▶ _About this exercise_
Return only the lines from the one containing "Bout <= b[WIDTH];" to the end of the entries below, exactly as written, both ends included.

▶ _Data extracts_

File: config.mk
export PLATFORM = sky130hd
export DESIGN_NAME = ripple_borrow_subtractor
export DESIGN_NICKNAME = d
export VERILOG_FILES = /design/src/rtl/ripple_borrow_subtractor.sv
export SDC_FILE = /design/constraint.sdc
export NUM_CORES = 1
export LEC_CHECK = 0
export ABC_AREA = 1
export CELL_PAD_IN_SITES_DETAIL_PLACEMENT = 1
export CELL_PAD_IN_SITES_GLOBAL_PLACEMENT = 1
export CORE_AREA = 2 2 41 43
export CTS_CLUSTER_SIZE = 10
export DETAILED_ROUTE_END_ITERATION = 12
export DIE_AREA = 0 0 43 45
export PLACE_DENSITY_LB_ADDON = 0.12
export SYNTH_ARGS = -nofsm -noshare
export SYNTH_HDL_FRONTEND = slang
export SYNTH_SLANG_ARGS = --single-unit
File: constraint.sdc
create_clock -name clk -period 1.7 [get_ports clk]
set_clock_uncertainty 0.1 [all_clocks]
set_input_delay 0.34 -clock clk [delete_from_list [all_inputs] [get_ports clk]]
set_output_delay 0.34 -clock clk [all_outputs]
set_load 0.01 [all_outputs]
File: src/rtl/ripple_borrow_subtractor.sv
// ripple_borrow_subtractor: registered ripple-borrow D = A - B - Bin (in: clk, rst_n, in_valid, A, B, Bin; out: D, Bout, Ovf, Zero, out_valid)
module ripple_borrow_subtractor #(
  parameter int WIDTH = 4
) (
  input  logic             clk,
  input  logic             rst_n,
  input  logic             in_valid,
  input  logic [WIDTH-1:0] A,
  input  logic [WIDTH-1:0] B,
  input  logic             Bin,
  output logic [WIDTH-1:0] D,
  output logic             Bout,
  output logic             Ovf,
  output logic             Zero,
  output logic             out_valid
);
  logic [WIDTH:0]   b;
  logic [WIDTH-1:0] d;
  assign b[0] = Bin;
  for (genvar i = 0; i < WIDTH; i++) begin : g_cell
    assign d[i]   = A[i] ^ B[i] ^ b[i];
    assign b[i+1] = (~A[i] & B[i]) | (~(A[i] ^ B[i]) & b[i]);
  end
  always_ff @(posedge clk or negedge rst_n)
    if (!rst_n) begin
      D         <= '0;
      Bout      <= 1'b0;
      Ovf       <= 1'b0;
      Zero      <= 1'b0;
      out_valid <= 1'b0;
    end else begin
      out_valid <= in_valid;
      if (in_valid) begin
        D    <= d;
        Bout <= b[WIDTH];
        Ovf  <= b[WIDTH] ^ b[WIDTH-1];
        Zero <= ~|d;
      end
    end
endmodule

▶ _Task output_
        Bout <= b[WIDTH];
        Ovf  <= b[WIDTH] ^ b[WIDTH-1];
        Zero <= ~|d;
      end
    end
endmodule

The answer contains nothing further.